ダリエー病とはどんな病気か



 主として脂漏(しろう)部位や間擦(かんさつ)(こすれる)部位に角化性丘疹(かくかせいきゅうしん)が生じる病気です(図21)。角化性丘疹が主症状であるため、毛包性角化症(もうほうせいかくかしょう)の別名があります。幼児期から青年期に発症します。

原因は何か

 常染色体優性(じょうせんしょくたいゆうせい)遺伝性の病気で、小胞体カルシウム‐ATPアーゼという酵素を作成する遺伝子に変異があるために生じます。

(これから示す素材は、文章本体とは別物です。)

<file path="config.mk">
export PLATFORM = sky130hd
export DESIGN_NAME = can_cfg_regs
export DESIGN_NICKNAME = d
export VERILOG_FILES = /design/src/rtl/can_cfg_pkg.sv /design/src/rtl/can_mode_ctrl.sv /design/src/rtl/can_filt_glob.sv /design/src/rtl/can_filt_bank.sv /design/src/rtl/can_cfg_regs.sv
export SDC_FILE = /design/constraint.sdc
export NUM_CORES = 2
export LEC_CHECK = 0
export BUFFER_PORTS_ARGS = -buffer_cell sky130_fd_sc_hd__buf_2
export CORE_MARGIN = 5
export CORE_UTILIZATION = 60
export DETAILED_ROUTE_END_ITERATION = 10
export PLACE_DENSITY_LB_ADDON = 0.1
export SETUP_SLACK_MARGIN = 0.1
export SLEW_MARGIN = 20
export SYNTH_ARGS = -nofsm -noshare
export SYNTH_HDL_FRONTEND = slang
export SYNTH_SLANG_ARGS = --single-unit
export TNS_END_PERCENT = 10
</file>
<file path="constraint.sdc">
create_clock -name clk -period 3.6 [get_ports clk]
set_clock_uncertainty 0.05 [all_clocks]
set_input_delay 0 -clock clk [delete_from_list [all_inputs] [get_ports clk]]
set_output_delay 0 -clock clk [all_outputs]
set_load 0.01 [all_outputs]
</file>
<file path="src/rtl/can_cfg_pkg.sv">
// Package: shared offsets and reset values of the CAN configuration register file.
// Assumes byte addresses with word-aligned accesses and a 12-bit offset space.
package can_cfg_pkg;
    localparam int          DW          = 32;
    localparam int          OFF_W       = 12;

    localparam logic [OFF_W-1:0] OFF_CTRL   = 12'h000;
    localparam logic [OFF_W-1:0] OFF_STAT   = 12'h004;
    localparam logic [OFF_W-1:0] OFF_TXST   = 12'h008;
    localparam logic [OFF_W-1:0] OFF_BTIM   = 12'h01C;
    localparam logic [OFF_W-1:0] OFF_FMAST  = 12'h200;
    localparam logic [OFF_W-1:0] OFF_FMODE  = 12'h204;
    localparam logic [OFF_W-1:0] OFF_FSCALE = 12'h20C;
    localparam logic [OFF_W-1:0] OFF_FFIFO  = 12'h214;
    localparam logic [OFF_W-1:0] OFF_FACT   = 12'h21C;
    localparam logic [OFF_W-1:0] OFF_BANK0  = 12'h240;

    localparam logic [DW-1:0] RST_CTRL  = 32'h0001_0002;
    localparam logic [DW-1:0] VAL_TXST  = 32'h1C00_0000;
    localparam logic [DW-1:0] RST_BTIM  = 32'h0123_0000;
    localparam logic [DW-1:0] RST_FMAST = 32'h2A1C_0E01;
endpackage

</file>
<file path="src/rtl/can_mode_ctrl.sv">
// Module: control word, init/sleep acknowledge and the bit-timing word.
// Assumes ctrl_we and btim_we are single-cycle strobes already decoded.
// The acknowledges follow the written control value on the same edge.
module can_mode_ctrl
    import can_cfg_pkg::*;
(
    input  logic          clk,
    input  logic          rst_n,
    input  logic          ctrl_we,
    input  logic          btim_we,
    input  logic [DW-1:0] wdata,
    output logic [DW-1:0] ctrl_q,
    output logic          init_ack,
    output logic          sleep_ack,
    output logic [DW-1:0] btim_q
);
    // Control word plus handshake acknowledges; init request has priority over sleep.
    always_ff @(posedge clk) begin
        if (!rst_n) begin
            ctrl_q    <= RST_CTRL;
            init_ack  <= 1'b0;
            sleep_ack <= 1'b1;
        end else if (ctrl_we) begin
            ctrl_q    <= wdata;
            init_ack  <= wdata[0];
            sleep_ack <= wdata[1] & ~wdata[0];
        end
    end

    // Bit-timing word, writable only while initialization is acknowledged.
    always_ff @(posedge clk) begin
        if (!rst_n)
            btim_q <= RST_BTIM;
        else if (btim_we && init_ack)
            btim_q <= wdata;
    end
endmodule

</file>
<file path="src/rtl/can_filt_glob.sv">
// Module: filter master, mode, scale, FIFO-assignment and activation words.
// Assumes one-hot write strobes from the top decoder; bit 0 of the master word is the filter-init flag.
module can_filt_glob
    import can_cfg_pkg::*;
#(
    parameter int NUM_BANKS = 28
) (
    input  logic                 clk,
    input  logic                 rst_n,
    input  logic                 fmast_we,
    input  logic                 fmode_we,
    input  logic                 fscale_we,
    input  logic                 ffifo_we,
    input  logic                 fact_we,
    input  logic [DW-1:0]        wdata,
    output logic [DW-1:0]        fmast_q,
    output logic [DW-1:0]        fmode_q,
    output logic [DW-1:0]        fscale_q,
    output logic [DW-1:0]        ffifo_q,
    output logic [NUM_BANKS-1:0] fact_q
);
    logic finit;
    assign finit = fmast_q[0];

    // Filter master word, always writable.
    always_ff @(posedge clk) begin
        if (!rst_n)
            fmast_q <= RST_FMAST;
        else if (fmast_we)
            fmast_q <= wdata;
    end

    // Mode, scale and FIFO-assignment words, locked unless filter-init is set.
    always_ff @(posedge clk) begin
        if (!rst_n) begin
            fmode_q  <= '0;
            fscale_q <= '0;
            ffifo_q  <= '0;
        end else if (finit) begin
            if (fmode_we)  fmode_q  <= wdata;
            if (fscale_we) fscale_q <= wdata;
            if (ffifo_we)  ffifo_q  <= wdata;
        end
    end

    // Activation bits, one per bank; upper bits are not stored.
    always_ff @(posedge clk) begin
        if (!rst_n)
            fact_q <= '0;
        else if (fact_we)
            fact_q <= wdata[NUM_BANKS-1:0];
    end
endmodule

</file>
<file path="src/rtl/can_filt_bank.sv">
// Module: one filter bank of two 32-bit words.
// Assumes 'unlocked' is already the OR of filter-init and the inverted activation bit.
module can_filt_bank
    import can_cfg_pkg::*;
(
    input  logic          clk,
    input  logic          rst_n,
    input  logic          we_lo,
    input  logic          we_hi,
    input  logic          unlocked,
    input  logic [DW-1:0] wdata,
    output logic [DW-1:0] lo_q,
    output logic [DW-1:0] hi_q
);
    // Both bank words, written only while the bank is unlocked.
    always_ff @(posedge clk) begin
        if (!rst_n) begin
            lo_q <= '0;
            hi_q <= '0;
        end else if (unlocked) begin
            if (we_lo) lo_q <= wdata;
            if (we_hi) hi_q <= wdata;
        end
    end
endmodule

</file>
<file path="src/rtl/can_cfg_regs.sv">
// Module: top of the CAN configuration register file; decodes the word bus and muxes reads.
// Assumes byte addresses; misaligned or unmapped offsets read 0 and drop writes.
module can_cfg_regs
    import can_cfg_pkg::*;
#(
    parameter int NUM_BANKS = 28,
    parameter int ADDR_W    = 12
) (
    input  logic              clk,
    input  logic              rst_n,
    input  logic [ADDR_W-1:0] addr,
    input  logic              wr_en,
    input  logic [DW-1:0]     wr_data,
    output logic [DW-1:0]     rd_data
);
    localparam int                BANK_IW   = (NUM_BANKS > 1) ? $clog2(NUM_BANKS) : 1;
    localparam logic [ADDR_W-1:0] BANK_BASE = ADDR_W'(OFF_BANK0);
    localparam logic [ADDR_W-1:0] BANK_SPAN = ADDR_W'(NUM_BANKS * 8);

    logic [DW-1:0]        ctrl_q, btim_q;
    logic                 init_ack, sleep_ack;
    logic [DW-1:0]        fmast_q, fmode_q, fscale_q, ffifo_q;
    logic [NUM_BANKS-1:0] fact_q;
    logic                 finit;
    logic [DW-1:0]        bank_lo [NUM_BANKS];
    logic [DW-1:0]        bank_hi [NUM_BANKS];

    logic [ADDR_W-1:0]    rel;
    logic                 in_bank;
    logic [BANK_IW-1:0]   bidx;

    assign finit   = fmast_q[0];
    assign rel     = addr - BANK_BASE;
    assign in_bank = (addr >= BANK_BASE) && (rel < BANK_SPAN) && (rel[1:0] == 2'b00);
    assign bidx    = rel[BANK_IW+2:3];

    can_mode_ctrl u_mode (
        .clk       (clk),
        .rst_n     (rst_n),
        .ctrl_we   (wr_en && addr == ADDR_W'(OFF_CTRL)),
        .btim_we   (wr_en && addr == ADDR_W'(OFF_BTIM)),
        .wdata     (wr_data),
        .ctrl_q    (ctrl_q),
        .init_ack  (init_ack),
        .sleep_ack (sleep_ack),
        .btim_q    (btim_q)
    );

    can_filt_glob #(.NUM_BANKS(NUM_BANKS)) u_glob (
        .clk       (clk),
        .rst_n     (rst_n),
        .fmast_we  (wr_en && addr == ADDR_W'(OFF_FMAST)),
        .fmode_we  (wr_en && addr == ADDR_W'(OFF_FMODE)),
        .fscale_we (wr_en && addr == ADDR_W'(OFF_FSCALE)),
        .ffifo_we  (wr_en && addr == ADDR_W'(OFF_FFIFO)),
        .fact_we   (wr_en && addr == ADDR_W'(OFF_FACT)),
        .wdata     (wr_data),
        .fmast_q   (fmast_q),
        .fmode_q   (fmode_q),
        .fscale_q  (fscale_q),
        .ffifo_q   (ffifo_q),
        .fact_q    (fact_q)
    );

    // One bank instance per filter bank, each with its own lock.
    for (genvar k = 0; k < NUM_BANKS; k++) begin : g_bank
        logic sel;
        assign sel = wr_en && in_bank && (bidx == BANK_IW'(k));
        can_filt_bank u_bank (
            .clk      (clk),
            .rst_n    (rst_n),
            .we_lo    (sel && !rel[2]),
            .we_hi    (sel &&  rel[2]),
            .unlocked (finit || !fact_q[k]),
            .wdata    (wr_data),
            .lo_q     (bank_lo[k]),
            .hi_q     (bank_hi[k])
        );
    end

    // Read mux; bit timing hidden outside init, unmapped offsets return 0.
    always_comb begin
        rd_data = '0;
        if (in_bank)
            rd_data = rel[2] ? bank_hi[bidx] : bank_lo[bidx];
        else if (addr == ADDR_W'(OFF_CTRL))   rd_data = ctrl_q;
        else if (addr == ADDR_W'(OFF_STAT))   rd_data = {20'h0, 2'b11, 8'h0, sleep_ack, init_ack};
        else if (addr == ADDR_W'(OFF_TXST))   rd_data = VAL_TXST;
        else if (addr == ADDR_W'(OFF_BTIM))   rd_data = init_ack ? btim_q : '0;
        else if (addr == ADDR_W'(OFF_FMAST))  rd_data = fmast_q;
        else if (addr == ADDR_W'(OFF_FMODE))  rd_data = fmode_q;
        else if (addr == ADDR_W'(OFF_FSCALE)) rd_data = fscale_q;
        else if (addr == ADDR_W'(OFF_FFIFO))  rd_data = ffifo_q;
        else if (addr == ADDR_W'(OFF_FACT))   rd_data = DW'(fact_q);
    end
endmodule

</file>
==> flow_metrics.py <==
metrics = {
    "placed_design": {
        "dp_hpwl_mm": 193,
        "place_congestion": 0.954,
        "placed_area_um2": 96100,
        "io_buffers": 78,
    },
    "finish": {
        "seq_area_um2": 40300,
        "finish.utilization_pct": 67.2,
        "fillCellCount": 12025,
        "syn_to_final_growth_pct": 11.0,
        "fin_area_um2": 104000,
        "nets": 9620,
        "drive_gt1_share_pct": 14.4,
        "multi_input_area_um2": 48100,
    },
    "clock_network": {
        "cts_buffers": 205,
        "path_clk_slew_ns": 0.06,
        "clockRootBuffer": "clkbuf_16",
        "clk_latency_ns": 0.83,
        "cts_max_path_buffers": 3,
        "cts_tree": "done",
        "clock-sinks": 2013,
        "cts_setup_buffers": 0,
        "cts.htree.levels": 4,
    },
    "synthesis": {
        "synth_cell_types": 70,
        "async_flop_share_pct": 0,
        "synthFlopType": "dfxtp_1",
        "synth_edf_count": 0,
        "syn_nets": 9865,
        "syn_area_per_cell_um2": 9.52,
        "syn_inst": 9816,
        "seq_area_frac_synth_pct": 43.1,
        "synth_warnings": 0,
        "netlist_area_um2": 93500,
        "ys_ff_latch": 2013,
    },
    "timing": {
        "final_max_slew_viol_count": 0,
        "slew_headroom_pct": 13.0,
        "hold_viol_final": 0,
        "worst_slack_ns": -0.0243,
        "fin_setup_tns_ns": -0.0243,
        "worst_slew_pin_slew_ns": 1.30,
        "finalSetupViolations": 1,
        "fin_crit_sh_pct": 101,
        "grt_setup_unrepaired": "yes",
        "whs_ns": 0.0722,
        "fmax_ghz": 0.276,
        "fin_crit_ns": 3.62,
    },
    "floorplan": {
        "initial_core_util_pct": 60.5,
        "die_x_um": 405,
        "top_level_ports": 79,
        "core_area_um2": 154000,
        "placementRows": 144,
        "die_area_um2": 164000,
        "die_h_um": 405,
    },
    "power_and_ir_drop": {
        "p_sw_share_pct": 23.8,
        "pwr-share-comb_pct": 6.5,
        "irDropWorstVdd_v": 0.000448,
        "power.density_nw_per_um2": 458,
        "sequentialPowerShare_pct": 46.9,
        "p_leak_nw": 33.1,
        "p_clk_share_pct": 46.6,
        "total_switching_power_mw": 11.3,
        "internal_power_mw": 36.2,
        "design_power_total_mw": 47.5,
    },
    "grt": {
        "grt_use_total_pct": 37.0,
        "grt_pass1_vias": 71774,
        "grt_antenna_before_repair": 11,
        "grt_first_pass_wirelength_mm": 462,
        "overflow": 0,
        "grt_max_degree": 162,
    },
    "worst_setup_path": {
        "worst-setup-path-type": "input pin to output pin",
        "arrival_ns": 3.57,
        "critPathCaptureType": "output pin",
        "rr_worst_depth": 8,
        "cp.required_ns": 3.55,
        "cp_max_fo": 27,
        "startpoint_type": "input pin",
    },
    "detailed_routing": {
        "wl_per_cell_um": 26.3,
        "drt_pass1_iterations": 6,
        "vias": 73347,
        "first_iter_violations": 8188,
        "drc": 0,
        "drt-total-wl_mm": 310,
        "ant_nets": 0,
        "routed_via_density": 6.22,
    },
    "job": {
        "drv_cap": 0,
    },
    "status": {
        "violations": "setup timing",
        "status": "complete, but fails checks",
    },
    "worst_hold_path": {
        "hold_path_class": "input pin to register",
        "hold_path_depth": 6,
    },
}
## critical path: stages
cell and delay, ns:
dlygate4sd3_1 0.60, buf_2 0.20, or2_1 0.35, a2111o_1 0.51
or2_4 0.44, buf_12 0.25, a221oi_1 0.74, a21oi_1 0.21
buf_2 0.22
## final cells by class
cell class              count  share of cell area [%]
diodes                      8                  0.0193
clock buffers             310                    5.88
clock inverters            69                   0.850
inverters                  20                  0.0724
multi-input cells        6748                    46.3
flip-flops and latches   2013                    38.9
well taps                2044                    2.47
repair buffers            583                    5.52
## metrics by stage
step	setup slack [ns]	instances
6_report	-0.0243	11795
5_1_grt	0.0579	11787
4_1_cts	0.0990	11785
3_5_place_dp	0.0976	11367
3_3_place_gp	0.114	11367
2_1_floorplan	1.03	9816
## Yosys cell counts, drive strengths merged, types with 3 or more instances
| library cell | number | area, um^2 |
|---|---|---|
| a211oi | 4 | 30.0 |
| nor2 | 64 | 240 |
| a221oi | 59 | 517 |
| o2111ai | 9 | 78.8 |
| a21boi | 1228 | 9220 |
| nor3 | 43 | 220 |
| nand2b | 4 | 25.0 |
| a22o | 3 | 26.3 |
| mux2 | 31 | 349 |
| nand2 | 2579 | 9680 |
| mux2i | 859 | 8600 |
| a221o | 13 | 130 |
| or4 | 3 | 22.5 |
| buf | 338 | 2660 |
| o41ai | 4 | 35.0 |
| o22ai | 70 | 438 |
| a21oi | 92 | 460 |
| a31oi | 15 | 93.8 |
| o21ai | 167 | 836 |
| o221ai | 7 | 61.3 |
| a211o | 5 | 43.8 |
| and3 | 26 | 163 |
| nor4 | 57 | 717 |
| a2111o | 8 | 90.1 |
| a32oi | 10 | 87.6 |
| a2111oi | 3 | 26.3 |
| o211ai | 11 | 82.6 |
| a22oi | 34 | 255 |
| or2 | 4 | 25.0 |
| inv | 18 | 67.6 |
| dfxtp | 2013 | 40300 |
| clkbuf | 697 | 2620 |
| mux4 | 425 | 9570 |
| nand4 | 5 | 31.3 |
| and2 | 22 | 138 |
| nor2b | 794 | 4970 |
| nand3 | 62 | 310 |
## final timing paths
kind / startpoint / end / slack [ns]
max: addr[1] / rd_data[30] / -0.02
min: addr[3] / u_glob.fscale_q[11] / 0.07
max reg2reg: u_glob.fmast_q[0] / g_bank[0].u_bank.hi_q[21] / 0.85
min reg2reg: u_glob.fscale_q[16] / u_glob.fscale_q[16] / 0.41
## power by group through the flow
stage                     registers [mW]  logic, mW  clock network, mW
after detailed placement            22.8       2.94                  0
after global placement              22.8       2.93                  0
final                               22.3       3.10               22.1
after CTS                           22.3       2.99               22.2
after global routing                22.3       3.15               23.2
after floorplan                     22.8       1.72                  0
## metal layers
layer  share of wire, %  track usage, %  routed length, um
met2                 43            56.2             135000
met3                 10            8.92              31000
met5              0.046           0.380                143
met1                 39            48.1             122000
met4                7.1            22.4              21900
## sequential cells by signal, indices dropped and copies added (netlist names)
signal / cells
u_mode.ctrl_q: 32
u_mode.btim_q: 32
u_glob.ffifo_q: 32
u_glob.fscale_q: 32
u_glob.fmast_q: 32
u_mode.sleep_ack: 1
g_bank.u_bank.lo_q: 896
u_glob.fmode_q: 32
g_bank.u_bank.hi_q: 896
u_glob.fact_q: 28
## what timing repair did
item / 4_1_cts / 5_1_grt
endpoints found under the setup margin: 9 / 11
hold buffers: 39 / 0
pin swaps: 0 / 1
endpoints found under the hold margin: 1666 / 0
resized for setup: 11 / 11
## cell families (layout without fill, tap and decap cells)
logic type	after synthesis	after routing	share of synthesized area (%)
simple gates	3672	3672	17.8
flops	2013	2013	43.1
compound gates	1757	1757	13.5
mux	1315	1315	19.8
buf+inv	1055	982	5.73
fa+ha+maj	2	2	0.0268
xor+xnor	2	2	0.0187
other cells	0	8	0
## layout by cell type, fill, tap and decap left out, types with 13 or more instances in the layout
cell type / Yosys / layout
nand2_1: 2579 / 2575
dfxtp_1: 2013 / 2013
a21boi_0: 1228 / 1228
mux2i_1: 859 / 859
nor2b_1: 794 / 793
mux4_2: 425 / 425
buf_4: 98 / 370
clkbuf_16: 0 / 208
o21ai_0: 167 / 160
buf_12: 2 / 108
a21oi_1: 92 / 91
o22ai_1: 70 / 70
nand3_1: 62 / 62
nor2_1: 64 / 61
buf_2: 77 / 61
clkbuf_8: 0 / 51
clkbuf_1: 696 / 51
a221oi_1: 59 / 49
dlygate4sd3_1: 0 / 39
clkinv_2: 0 / 36
nor3_1: 42 / 35
a22oi_1: 34 / 34
mux2_2: 31 / 31
and3_1: 26 / 26
nor4_4: 24 / 26
nor4_1: 33 / 25
and2_1: 14 / 21
inv_1: 18 / 18
bufinv_16: 0 / 17
a31oi_1: 15 / 14
a221o_1: 13 / 13
No activity file was read; power rests on OpenSTA's default activity.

SERCAは、ATP分解によって得られるエネルギーを利用して、細胞質内のカルシウムイオンを小胞体(しょうほうたい)のなかに輸送している蛋白質です。

症状の現れ方

 角化性小丘疹(多発、融合、しばしば湿潤(しつじゅん))が、主に顔面、体幹、陰股部(いんこぶ)、腋窩(えきか)などの脂漏・間擦部に多発してきます。時に水疱(すいほう)も現れます。皮膚の症状は夏期に悪化し、悪化時には湿潤(しつじゅん)して悪臭を放ちます。
 定型疹は、帽針頭大までの角化性丘疹で自覚症状のない場合が大部分ですが、時にかゆみがあります。手のひら、足の裏では点状の小陥没がみられることもあります。
 手の指背や足の趾背(しはい)では、灰白色〜赤褐色で直径が1〜数mmの扁平疣贅(へんぺいゆうぜい)のような丘疹(きゅうしん)がみられることもあります。爪はしばしば肥厚、混濁、脆弱化(ぜいじゃくか)(もろくなる)します。口腔、食道、外陰などに粘膜症状を示すこともあります。
 まれに精神症状(精神発達遅滞やてんかん、性格変化、精神発育障害)もみられます。
 細菌やウイルス感染の合併、とくに単純疱疹(ほうしん)の合併が起こりやすいので注意をする必要があります。また、発汗による悪化や湿疹化もみられます。

検査と診断

 特徴的な臨床像(常染色体優性遺伝であること、幼児期〜青年期の発症であること、主として脂漏・間擦部に現れる角化性丘疹)と、その組織学的所見により診断は容易です。SERCA遺伝子の変異を検出することにより確定診断ができます。
 精神神経疾患(とくにてんかん)が合併していると考えられる時は、脳波検査で異常波の出現を検索します。病変部皮膚の病理組織学的検査では、角質増殖、不全角化(ふぜんかくか)および表皮肥厚(ひょうひひこう)のほか、有棘層(ゆうきょくそう)上層から角質層にかけて異常角化細胞が現れてきます。
 脂漏性湿疹(しろうせいしっしん)、黒色表皮腫(こくしょくひょうひしゅ)、疣贅状(ゆうぜいじょう)表皮発育異常症、家族性良性慢性天疱瘡(てんぽうそう)ヘイリー・ヘイリー病)などとの区別が必要になります。

治療の方法

(1)レチノイド(チガソン)(10mg)4カプセルを2回に分けて服用します。 (2)5%サリチル酸ワセリンを1日2〜3回患部に塗り、痂皮(かひ)(かさぶた)や鱗屑(りんせつ)(皮膚表面からはがれ落ちる角質)の除去に留意します。 (3)この病気では細菌感染症が起こりやすく、またウイルス感染症であるカポジ水痘様発疹症(すいとうようほっしんしょう)も合併しやすいので、発症時には適当な抗生剤や抗ウイルス薬である塩酸バラシクロビル(バルトレックス)の内服などを行います。

ダリエー病に気づいたらどうする

 皮膚科専門医を受診して正しい診断をつけてもらい、適切な治療を受けるようにします。皮膚を清潔にして感染症を予防します。